What is a good jitter reading?
Under 5ms is excellent and suitable for competitive gaming, VoIP calls, and live streaming. 5–15ms is acceptable for casual use. 15–30ms will cause noticeable issues in real-time applications. Over 30ms indicates a seriously unstable connection that needs troubleshooting.
What causes jitter?
Common causes include: WiFi interference (the #1 cause for home users), network congestion (bufferbloat), overloaded routers with outdated firmware, ISP-level congestion during peak hours, and poor-quality network hardware. Jitter is almost always worse on WiFi than on Ethernet.
Is jitter the same as lag?
No. 'Lag' is an informal term that can mean high ping, jitter, packet loss, or even low frame rates.
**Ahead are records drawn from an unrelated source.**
<file path="src/rtl/multicycle_ctrl.sv">
// Multicycle processor control unit.
// A Moore-style state machine whose outputs decode the current state. The
// only exception is FETCH, where PCWrite/IRWrite fire on the access
// completion cycle. Memory states complete either on mem_ready or after a
// fixed latency. Multiply/divide waits are bounded by a timeout that raises
// an exception.
module multicycle_ctrl #(
  parameter int MEM_WAIT    = 0,
  parameter int USE_READY   = 0,
  parameter int MDU_TIMEOUT = 64
) (
  input  logic       clk,
  input  logic       reset,
  input  logic [5:0] opcode,
  input  logic [5:0] funct,
  input  logic       mem_ready,
  input  logic       mult_done,
  input  logic       div_done,
  input  logic       div_zero,
  output logic       PCWrite,
  output logic       PCWriteCond,
  output logic       PCWriteCondNeg,
  output logic       MemRead,
  output logic       MemWrite,
  output logic       IRWrite,
  output logic       RegWrite,
  output logic       ALUSrcA,
  output logic       HIWrite,
  output logic       LOWrite,
  output logic       MultStart,
  output logic       DivStart,
  output logic       TempRegWrite,
  output logic       EPCWrite,
  output logic       CauseWrite,
  output logic [1:0] MemAddrSrc,
  output logic [1:0] RegDst,
  output logic [1:0] ALUSrcB,
  output logic [2:0] PCSource,
  output logic [3:0] ALUOp,
  output logic [2:0] WBDataSrc,
  output logic [1:0] Cause,
  output logic [4:0] state_dbg
);

  localparam int TW = $clog2(MDU_TIMEOUT + 1);

  localparam logic [4:0] S_RESET      = 5'd0;
  localparam logic [4:0] S_FETCH      = 5'd1;
  localparam logic [4:0] S_DECODE     = 5'd2;
  localparam logic [4:0] S_MEM_ADDR   = 5'd3;
  localparam logic [4:0] S_MEM_RD     = 5'd4;
  localparam logic [4:0] S_MEM_WB     = 5'd5;
  localparam logic [4:0] S_MEM_WR     = 5'd6;
  localparam logic [4:0] S_SB_RD      = 5'd7;
  localparam logic [4:0] S_SB_WR      = 5'd8;
  localparam logic [4:0] S_R_EXEC     = 5'd9;
  localparam logic [4:0] S_SHIFT_EXEC = 5'd10;
  localparam logic [4:0] S_I_EXEC     = 5'd11;
  localparam logic [4:0] S_ALU_WB     = 5'd12;
  localparam logic [4:0] S_BRANCH     = 5'd13;
  localparam logic [4:0] S_JUMP       = 5'd14;
  localparam logic [4:0] S_JAL        = 5'd15;
  localparam logic [4:0] S_MULT_START = 5'd16;
  localparam logic [4:0] S_DIV_START  = 5'd17;
  localparam logic [4:0] S_MDU_WAIT   = 5'd18;
  localparam logic [4:0] S_MDU_DONE   = 5'd19;
  localparam logic [4:0] S_MFHI_WB    = 5'd20;
  localparam logic [4:0] S_MFLO_WB    = 5'd21;
  localparam logic [4:0] S_XCHG_1     = 5'd22;
  localparam logic [4:0] S_XCHG_2     = 5'd23;
  localparam logic [4:0] S_XCHG_3     = 5'd24;
  localparam logic [4:0] S_SLLM_EXEC  = 5'd25;
  localparam logic [4:0] S_EXC        = 5'd26;

  localparam logic [5:0] OP_RTYPE = 6'h00;
  localparam logic [5:0] OP_SLLM  = 6'h01;
  localparam logic [5:0] OP_J     = 6'h02;
  localparam logic [5:0] OP_JAL   = 6'h03;
  localparam logic [5:0] OP_BEQ   = 6'h04;
  localparam logic [5:0] OP_BNE   = 6'h05;
  localparam logic [5:0] OP_ADDI  = 6'h08;
  localparam logic [5:0] OP_LUI   = 6'h0F;
  localparam logic [5:0] OP_LB    = 6'h20;
  localparam logic [5:0] OP_LW    = 6'h23;
  localparam logic [5:0] OP_SB    = 6'h28;
  localparam logic [5:0] OP_SW    = 6'h2B;

  localparam logic [5:0] FN_SLL  = 6'h00;
  localparam logic [5:0] FN_SRA  = 6'h03;
  localparam logic [5:0] FN_XCHG = 6'h05;
  localparam logic [5:0] FN_JR   = 6'h08;
  localparam logic [5:0] FN_MFHI = 6'h10;
  localparam logic [5:0] FN_MFLO = 6'h12;
  localparam logic [5:0] FN_MULT = 6'h18;
  localparam logic [5:0] FN_DIV  = 6'h1A;
  localparam logic [5:0] FN_ADD  = 6'h20;
  localparam logic [5:0] FN_SUB  = 6'h22;
  localparam logic [5:0] FN_AND  = 6'h24;
  localparam logic [5:0] FN_SLT  = 6'h2A;

  localparam logic [1:0] C_ILLEGAL = 2'b01;
  localparam logic [1:0] C_DIVZERO = 2'b10;
  localparam logic [1:0] C_TIMEOUT = 2'b11;

  logic [4:0]    state, next_state;
  logic [3:0]    wait_cnt;
  logic [TW-1:0] to_cnt;
  logic [1:0]    cause_q, cause_next;
  logic          mdu_is_div;
  logic          mem_state, mem_done, mdu_done, mdu_timeout;

  assign mem_state = (state == S_FETCH) || (state == S_MEM_RD) || (state == S_MEM_WR) ||
                     (state == S_SB_RD) || (state == S_SB_WR);
  assign mem_done  = (USE_READY != 0) ? mem_ready : (wait_cnt == 4'(MEM_WAIT));
  assign mdu_done  = mdu_is_div ? div_done : mult_done;
  assign mdu_timeout = (to_cnt == TW'(MDU_TIMEOUT - 1));
  assign state_dbg = state;

  // State, counters and exception cause register.
  // NOTE: sequential state uses non-blocking assignments so every flop samples pre-edge values.
  always_ff @(posedge clk or negedge reset) begin
    if (!reset) begin
      state      <= S_RESET;
      wait_cnt   <= '0;
      to_cnt     <= '0;
      cause_q    <= '0;
      mdu_is_div <= 1'b0;
    end else begin
      state   <= next_state;
      cause_q <= cause_next;
      // Counter runs only while an access is outstanding, so it is zero on entry to any memory state.
      if (mem_state && !mem_done) wait_cnt <= wait_cnt + 4'd1;
      else                        wait_cnt <= '0;
      if (state == S_MDU_WAIT) to_cnt <= to_cnt + TW'(1);
      else                     to_cnt <= '0;
      if (state == S_DECODE) mdu_is_div <= (funct == FN_DIV);
    end
  end

  // Next-state selection and cause capture on every path into EXC.
  // NOTE: every variable gets a default at the top of always_comb so no latch is inferred.
  always_comb begin
    next_state = state;
    cause_next = cause_q;
    case (state)
      S_RESET: next_state = S_FETCH;
      S_FETCH: if (mem_done) next_state = S_DECODE;
      S_DECODE: begin
        if (opcode == OP_RTYPE) begin
          case (funct)
            FN_ADD, FN_SUB, FN_AND, FN_SLT: next_state = S_R_EXEC;
            FN_SLL, FN_SRA:                 next_state = S_SHIFT_EXEC;
            FN_JR:                          next_state = S_JUMP;
            FN_MULT:                        next_state = S_MULT_START;
            FN_DIV:                         next_state = S_DIV_START;
            FN_MFHI:                        next_state = S_MFHI_WB;
            FN_MFLO:                        next_state = S_MFLO_WB;
            FN_XCHG:                        next_state = S_XCHG_1;
            default: begin
              next_state = S_EXC;
              cause_next = C_ILLEGAL;
            end
          endcase
        end else begin
          case (opcode)
            OP_J:                                   next_state = S_JUMP;
            OP_JAL:                                 next_state = S_JAL;
            OP_LW, OP_SW, OP_LB, OP_SB, OP_SLLM:    next_state = S_MEM_ADDR;
            OP_ADDI, OP_LUI:                        next_state = S_I_EXEC;
            OP_BEQ, OP_BNE:                         next_state = S_BRANCH;
            default: begin
              next_state = S_EXC;
              cause_next = C_ILLEGAL;
            end
          endcase
        end
      end
      S_MEM_ADDR: begin
        if (opcode == OP_SW)      next_state = S_MEM_WR;
        else if (opcode == OP_SB) next_state = S_SB_RD;
        else                      next_state = S_MEM_RD;
      end
      S_MEM_RD: if (mem_done) next_state = (opcode == OP_SLLM) ? S_SLLM_EXEC : S_MEM_WB;
      S_SB_RD:  if (mem_done) next_state = S_SB_WR;
      S_MEM_WR, S_SB_WR: if (mem_done) next_state = S_FETCH;
      S_R_EXEC, S_SHIFT_EXEC, S_I_EXEC, S_SLLM_EXEC, S_MFHI_WB, S_MFLO_WB:
        next_state = S_ALU_WB;
      S_MEM_WB, S_ALU_WB, S_BRANCH, S_JUMP, S_JAL, S_XCHG_3, S_MDU_DONE, S_EXC:
        next_state = S_FETCH;
      S_XCHG_1:     next_state = S_XCHG_2;
      S_XCHG_2:     next_state = S_XCHG_3;
      S_MULT_START: next_state = S_MDU_WAIT;
      S_DIV_START: begin
        if (div_zero) begin
          next_state = S_EXC;
          cause_next = C_DIVZERO;
        end else begin
          next_state = S_MDU_WAIT;
        end
      end
      S_MDU_WAIT: begin
        // A done arriving on the final timeout cycle still completes normally.
        if (mdu_done) begin
          next_state = S_MDU_DONE;
        end else if (mdu_timeout) begin
          next_state = S_EXC;
          cause_next = C_TIMEOUT;
        end
      end
      default: next_state = S_FETCH;
    endcase
  end

  // Control output decode of the current state.
  always_comb begin
    PCWrite = 1'b0; PCWriteCond = 1'b0; PCWriteCondNeg = 1'b0;
    MemRead = 1'b0; MemWrite = 1'b0; IRWrite = 1'b0; RegWrite = 1'b0;
    ALUSrcA = 1'b1; HIWrite = 1'b0; LOWrite = 1'b0; MultStart = 1'b0;
    DivStart = 1'b0; TempRegWrite = 1'b0; EPCWrite = 1'b0; CauseWrite = 1'b0;
    MemAddrSrc = 2'b00; RegDst = 2'b00; ALUSrcB = 2'b00; PCSource = 3'b000;
    ALUOp = 4'b0000; WBDataSrc = 3'b000; Cause = 2'b00;
    case (state)
      S_FETCH: begin
        MemRead = 1'b1; ALUSrcA = 1'b0; ALUSrcB = 2'b01; ALUOp = 4'b0001;
        PCWrite = mem_done; IRWrite = mem_done;
      end
      S_DECODE: begin
        ALUSrcA = 1'b0; ALUSrcB = 2'b11; ALUOp = 4'b0001;
      end
      S_MEM_ADDR: begin
        ALUSrcB = 2'b10; ALUOp = 4'b0001;
      end
      S_MEM_RD, S_SB_RD: begin
        MemRead = 1'b1; MemAddrSrc = 2'b01;
      end
      S_MEM_WR, S_SB_WR: begin
        MemWrite = 1'b1; MemAddrSrc = 2'b01;
      end
      S_MEM_WB: begin
        RegWrite = 1'b1;
        WBDataSrc = (opcode == OP_LB) ? 3'b100 : 3'b001;
      end
      S_R_EXEC: begin
        case (funct)
          FN_SUB, FN_SLT: ALUOp = 4'b0010;
          FN_AND:         ALUOp = 4'b0011;
          default:        ALUOp = 4'b0001;
        endcase
      end
      S_SHIFT_EXEC: ALUOp = (funct == FN_SRA) ? 4'b1001 : 4'b1000;
      S_SLLM_EXEC:  ALUOp = 4'b1000;
      S_I_EXEC: begin
        ALUSrcB = 2'b10;
        ALUOp = (opcode == OP_LUI) ? 4'b1100 : 4'b0001;
      end
      S_ALU_WB: begin
        RegWrite = 1'b1;
        RegDst = (opcode == OP_RTYPE) ? 2'b01 : 2'b00;
        if (opcode == OP_RTYPE) begin
          case (funct)
            FN_MFHI: WBDataSrc = 3'b010;
            FN_MFLO: WBDataSrc = 3'b011;
            FN_SLT:  WBDataSrc = 3'b101;
            default: WBDataSrc = 3'b000;
          endcase
        end
      end
      S_BRANCH: begin
        ALUOp = 4'b0010; PCSource = 3'b001;
        PCWriteCond    = (opcode == OP_BEQ);
        PCWriteCondNeg = (opcode == OP_BNE);
      end
      S_JUMP: begin
        PCWrite = 1'b1;
        PCSource = (opcode == OP_RTYPE && funct == FN_JR) ? 3'b011 : 3'b010;
      end
      S_JAL: begin
        PCWrite = 1'b1; PCSource = 3'b010; RegWrite = 1'b1; RegDst = 2'b10;
      end
      S_MULT_START: MultStart = 1'b1;
      S_DIV_START:  DivStart = 1'b1;
      S_MDU_DONE: begin
        HIWrite = 1'b1; LOWrite = 1'b1;
      end
      S_XCHG_1: TempRegWrite = 1'b1;
      S_XCHG_2: begin
        RegWrite = 1'b1; RegDst = 2'b11;
      end
      S_XCHG_3: begin
        RegWrite = 1'b1; RegDst = 2'b00; WBDataSrc = 3'b110;
      end
      S_EXC: begin
        EPCWrite = 1'b1; CauseWrite = 1'b1; PCWrite = 1'b1; PCSource = 3'b100;
        Cause = cause_q;
      end
      default: ;
    endcase
  end

endmodule

</file>
<file path="config.mk">
export PLATFORM = sky130hd
export DESIGN_NAME = multicycle_ctrl
export DESIGN_NICKNAME = d
export VERILOG_FILES = /design/src/rtl/multicycle_ctrl.sv
export SDC_FILE = /design/constraint.sdc
export NUM_CORES = 1
export LEC_CHECK = 0
export CORE_ASPECT_RATIO = 1.75
export CORE_MARGIN = 1.5
export CORE_UTILIZATION = 51
export CTS_BUF_LIST = sky130_fd_sc_hd__clkbuf_8
export CTS_CLUSTER_DIAMETER = 40
export DETAILED_ROUTE_END_ITERATION = 8
export PLACE_DENSITY = 0.88
export SYNTH_ARGS = -nofsm -noshare
export SYNTH_HDL_FRONTEND = slang
export SYNTH_SLANG_ARGS = --single-unit
</file>
<file path="constraint.sdc">
create_clock -name clk -period 2.1 [get_ports clk]
set_input_delay 0.21 -clock clk [delete_from_list [all_inputs] [get_ports clk]]
set_output_delay 0.21 -clock clk [all_outputs]
set_load 0.02 [all_outputs]
</file>
=== Yosys cells after proc, flatten, opt, wreduce, memory -nomap -nowiden ===
Cells that the tools add are included.

* Add/subtract/negate cells: 2
* Equal/unequal tests: 59
* Muxes and demuxes: 52
* Reduce and logical (&&, ||, !) cells: 30

{| class="wikitable"
|+ Operators by type and width
! operator !! number
|-
| $pmux W5 S12 || 1
|-
| $eq A5 B5 Y1 const B || 11
|-
| $eq A6 B6 Y1 const B || 8
|-
| $eq A5 B4 Y1 const B || 8
|-
| $mux W5 || 8
|-
| $pmux W5 S8 || 1
|-
| $pmux W5 S5 || 1
|-
| $eq A6 B5 Y1 const B || 4
|-
| $pmux W4 S6 || 1
|-
| $eq A5 B3 Y1 const B || 4
|-
| $eq A6 B2 Y1 const B || 3
|-
| $eq A6 B3 Y1 const B || 3
|-
| $eq A6 B4 Y1 const B || 3
|-
| $mux W2 || 9
|-
| $pmux W2 S3 || 3
|-
| $pmux W3 S3 || 2
|-
| $mux W1 || 17
|-
| $ne A2 B2 Y1 const B || 7
|-
| $reduce_or A2 Y1 || 7
|-
| $logic_not A6 Y1 || 2
|-
| $mux W4 || 3
|-
| $pmux W3 S4 || 1
|-
| $reduce_or A12 Y1 || 1
|-
| $reduce_or A11 Y1 || 1
|-
| 23 further kinds || 34
|}

* Bits in registers: 19
* Input bits: 18
* Output and inout port bits: 38
* Logic and storage cells: 148

=== Depth between registers and ports, before layout ===
Gate-level depths: netlist of run 1.

* Word-level depth: 7
* Mapped depth: 8
* Depth with buffers taken out: 7

=== Worst setup path before layout of run 1 ===
Ideal clock, no wire load.

* Kind: reg-to-output
* Start point: register state[2] (netlist: state_dbg[2])
* End point: output MemRead
* Arrival: 1.902 ns
* Path slack: -0.012 ns
* Stages on the path, launching flop included: 7
* Cell sequence: dfrtp_1 -> buf_2 -> buf_1 -> clkbuf_1 -> nand3_1 -> o21a_1 -> nor3_1

* Longest elaborated chain between the ends: 3
* Elaborated cells between the ends (all ways): 5
* Classes of those cells: eq/ne: 3; mux: 1; reduce/logical: 1

{| class="wikitable"
|+ RTL lines
! element !! RTL line !! source
|-
| start: declaration || 105 || <nowiki>logic [4:0] state, next_state;</nowiki>
|-
| start signal: assignment || 129 || <nowiki>state <= next_state;</nowiki>
|-
| $eq A5 B1 Y1 / $eq A5 B3 Y1 (equally long branches) || 222 || <nowiki>case (state)</nowiki>
|-
| $reduce_or A3 Y1 (no line) (*) || - ||
|-
| $mux W1 (*) || 222 ||
|-
| end: declaration || 23 || <nowiki>output logic MemRead,</nowiki>
|}

Every way passes the cells marked *; elsewhere a longest branch is shown, timed or not.

=== Worst setup path after layout of run 1 ===
* Start point: register state[2] (netlist: state_dbg[2])
* End point: output ALUOp[3]

* Longest elaborated chain between the ends: 3
* Elaborated cells between the ends (all ways): 10
* Classes of those cells: eq/ne: 8; mux: 1; reduce/logical: 1

{| class="wikitable"
|+ RTL lines
! element !! RTL line !! source
|-
| $eq A5 B1 Y1 / $eq A5 B2 Y1 (equally long branches) || 222 ||
|-
| $reduce_or A3 Y1 (no line) || - ||
|-
| $pmux W4 S6 (*) || 222 ||
|-
| end: declaration || 39 || <nowiki>output logic [3:0] ALUOp,</nowiki>
|}

Marks and branches as above.

==> results of run 1 <==
## stage by stage
| stage | TNS, ns | total power [mW] | cell area [sq um] | hold slack [ns] | cells |
|---|---|---|---|---|---|
| final | -0.0200 | 3.63 | 3340 | 0.288 | 461 |
| after global routing | -0.275 | 3.80 | 3340 | 0.311 | 461 |
| after CTS | -0.0182 | 3.36 | 3290 | 0.296 | 460 |
| after detailed placement | -4.83 | 3.05 | 3170 | 0.483 | 452 |
| after global placement | -4.31 | 2.99 | 3170 | 0.460 | 452 |
| after floorplan | 0 | 1.86 | 2180 | -0.0856 | 305 |
## layout by cell type (no fill, tap or decap), types with 9 or more instances in the layout
master / n
nor2_1: 44
o21ai_0: 9
clkbuf_2: 9
nand2_1: 23
dfrtp_1: 15
dlygate4sd2_1: 12
a21oi_1: 20
clkdlybuf4s50_1: 16
buf_4: 72
nand3_1: 11
## synth_stat cells (3+ instances only)
cell and number:
mux2_2 3, o21ai_1 3, a21oi_1 21, o21ai_2 4, nand2_1 25, o32ai_1 3, buf_1 3, nor2b_1 11
nor2_1 48, dfrtp_1 19, o31ai_1 6, nand2b_1 8, nand4_1 6, nand3b_1 3, nor3_1 9, buf_2 12
o21ai_0 10, nand3_1 11, and2_1 5, inv_1 7, xor2_1 6, and3_1 4, xnor2_1 6, a21o_1 4
a22oi_1 3, mux2i_1 3, clkbuf_1 8, ha_1 3, nor4_1 3, buf_4 3
## cell families after synthesis
logic type | after synthesis | synth area share
other | 1 | 0.00173
adders and majority gates | 3 | 0.0173
AOI/OAI and AO/OA | 79 | 0.248
DFF | 19 | 0.220
and+or+nand+nor | 150 | 0.359
xor gates and xnor gates | 12 | 0.0485
buffers and inverters | 35 | 0.0763
muxes | 6 | 0.0295
## critical path: cells and delay by family (launching register included)
family | cells | cell delay [ns]
flops | 1 | 0.41
buf+inv | 3 | 0.77
simple gates | 2 | 0.48
## layer usage
layer  part of all wire  GRT usage
met3              0.075     0.0652
met4              0.089      0.233
met1               0.32      0.357
met5                  0          0
met2               0.51      0.673
## power groups by stage
stage                     combinational [mW]  sequential, mW  clock, mW
after global placement                  2.49           0.495          0
after global routing                    3.00           0.522      0.279
after floorplan                         1.34           0.521          0
after detailed placement                2.55           0.500          0
after CTS                               2.62           0.493      0.248
final                                   2.86           0.516      0.252
## final cells by class
cell class / instances / share of cell area
multi-input cells: 251 / 0.497
repair buffers: 130 / 0.318
flip-flops and latches: 19 / 0.144
well taps: 49 / 0.0184
clock buffers: 3 / 0.0124
inverters: 8 / 0.00899
clock inverters: 1 / 0.00112
## timing repair
action,in CTS,in global routing
pin swaps,5,4
gates resized for setup,79,54
cloned,0,0
buffers inserted,4,1
setup endpoints to repair,32,32
## flip-flops by register name, summed over array words and instances (netlist names)
name	count
to_cnt	7
wait_cnt	4
mdu_is_div	1
cause_q	2
state_dbg	5
## worst min-delay path by stage
stage / from / end / slack (ns) / cells after the start
after CTS: reset / to_cnt[1] / 0.30 / 2
after global placement: wait_cnt[0] / wait_cnt[0] / 0.46 / 1
final: reset / to_cnt[1] / 0.29 / 2
after floorplan: reset / cause_q[0] / -0.09 / 0
after detailed placement: wait_cnt[0] / wait_cnt[0] / 0.48 / 1
after global routing: reset / to_cnt[1] / 0.31 / 2
==> impl_metrics.env, run 1 <==
export IMPL_status="finished with violations"
export IMPL_violations="setup timing"
export IMPL_maxCapViolCount=0
export IMPL_arrival_ns=1.90
export IMPL_intPower_mw=1.83
export IMPL_nNetsFinal=434
export IMPL_netlist_area_sq_mm=0.00217
export IMPL_syn_to_final_growth_pct=54.2
export IMPL_yosysTopAreaCell="dfrtp_1"
export IMPL_insertedDiodeCount=0
export IMPL_antenna_left=0
export IMPL_dp_slack_ns=-0.552
export IMPL_max_freq_mhz=473
export IMPL_cts_hold_buf=0
export IMPL_synth_ff_type="dfrtp_1"
export IMPL_num_vias=2943
export IMPL_io_pins=56
export IMPL_syn_inst=305
export IMPL_synth_seq_cells=19
export IMPL_fin_skew_ns=0.00973
export IMPL_clk_path_buf_depth=2
export IMPL_synth_cell_types=62
export IMPL_slew_violations=0
export IMPL_cts_tree="built"
export IMPL_r2r_cells=11
export IMPL_io_buffer_count=53
export IMPL_cts_buffers=3
export IMPL_insertion_delay_ns=0.26
export IMPL_drive_gt1_frac=0.345
export IMPL_gp_congestion=1.06
export IMPL_crit_path_frequent_cell="buf_4"
export IMPL_crit_chain="buf_4, nand2b_1, buf_4, nor2_1, dlygate4sd2_1"
export IMPL_leakagePower_nw=1.53
export IMPL_crit_start="state_dbg[2]"
export IMPL_r2r_start="state_dbg[0]"
export IMPL_powerDensity_mw_per_mm2=1090
export IMPL_clkPwrFrac=0.069
export IMPL_path_class="reg2out"
export IMPL_nFillCells=270
export IMPL_die_h_um=89.2
export IMPL_htreeDepth=1
export IMPL_pwr_share_seq=0.142
export IMPL_end_kind="output port"
export IMPL_hold_path_class="in2async"
export IMPL_p_switching_mw=1.80
export IMPL_synth_top_area_share=0.220
export IMPL_hold_viol_final=0
export IMPL_slowest_delay_ns=0.41
export IMPL_num_rows=31
export IMPL_avgSynthCellArea_sq_um=7.10
export IMPL_vias_per_cell=6.38
export IMPL_crit_fanout=14
export IMPL_design_core_area_sq_mm=0.00411
export IMPL_start_util=0.527
export IMPL_yosysWarnings=0
export IMPL_root_buffer="clkbuf_8"
export IMPL_multi_input_area_sq_mm=0.00166
export IMPL_path_clk_slew_ns=0.08
export IMPL_worst_slack_ns=-0.0137
export IMPL_clkSinkCount=19
export IMPL_cp_slowest_cell="dfrtp_1"
export IMPL_r2r_end="state_dbg[0]"
export IMPL_die_area_sq_mm=0.00466
export IMPL_ys_seq_area_frac=0.220
export IMPL_grt_max_degree=20
export IMPL_sw_frac_of_total=0.495
export IMPL_crit_path_end="ALUOp[3]"
export IMPL_detail_route_first_pass_iterations=8
export IMPL_ys_async_sr_fraction=1.00
export IMPL_finalCritPeriodShare=1.01
export IMPL_postLayoutCoreUtil=0.812
export IMPL_critPathRequiredTime_ns=1.89
export IMPL_synth_edf_count=0
export IMPL_antenna_found_initial=0
export IMPL_r2r_slack_ns=-0.01
export IMPL_min_period_ns=2.11
export IMPL_drt_initial_drc_count=241
export IMPL_dp_hpwl_mm=6.11
export IMPL_avgRoutedWirePerCell_um=18.9
export IMPL_start_kind="register"
export IMPL_synthTopCellsByArea="dfrtp_1, nor2_1, a21oi_1"
export IMPL_setup_viol=2
export IMPL_die_w_um=52.3
export IMPL_pwr_share_comb=0.788
export IMPL_drc=0
export IMPL_gr_total_overflow=0
export IMPL_grt_pass1_wl_mm=12.8
export IMPL_seq_area_sq_um=480
export IMPL_syn_nets=326
export IMPL_track_usage=0.363
export IMPL_peakVddDrop_v=0.000754
export IMPL_grt_pass1_vias=2802
export IMPL_drt_total_wl_mm=8.73
No activity file was read; power rests on OpenSTA's default activity.
==> run 2: changes to the inputs <==
Settings changed: ABC_CLOCK_PERIOD_IN_PS from default to 2100.
==> results of run 2 <==
Same layout as run 1: the final DEF is identical, and so are final timing and power.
Jitter is one specific, measurable type of network instability. You can have low ping (good average latency) but high jitter (unstable latency), which still causes a laggy experience.
How is jitter calculated?
Jitter is calculated as the average difference between consecutive ping measurements. If your ping readings are 20ms, 25ms, 35ms, 22ms, the differences are 5ms, 10ms, and 13ms, giving an average jitter of 9.3ms. Our real-time monitor calculates this continuously.
Does jitter affect streaming and video calls?
Absolutely. Video conferencing platforms (Zoom, Teams, Google Meet) use real-time packet delivery. High jitter causes choppy audio, pixelated video, and 'frozen frames' because packets arrive at irregular intervals. VoIP services like phone-over-internet are even more sensitive. For smooth video calls, aim for under 10ms jitter.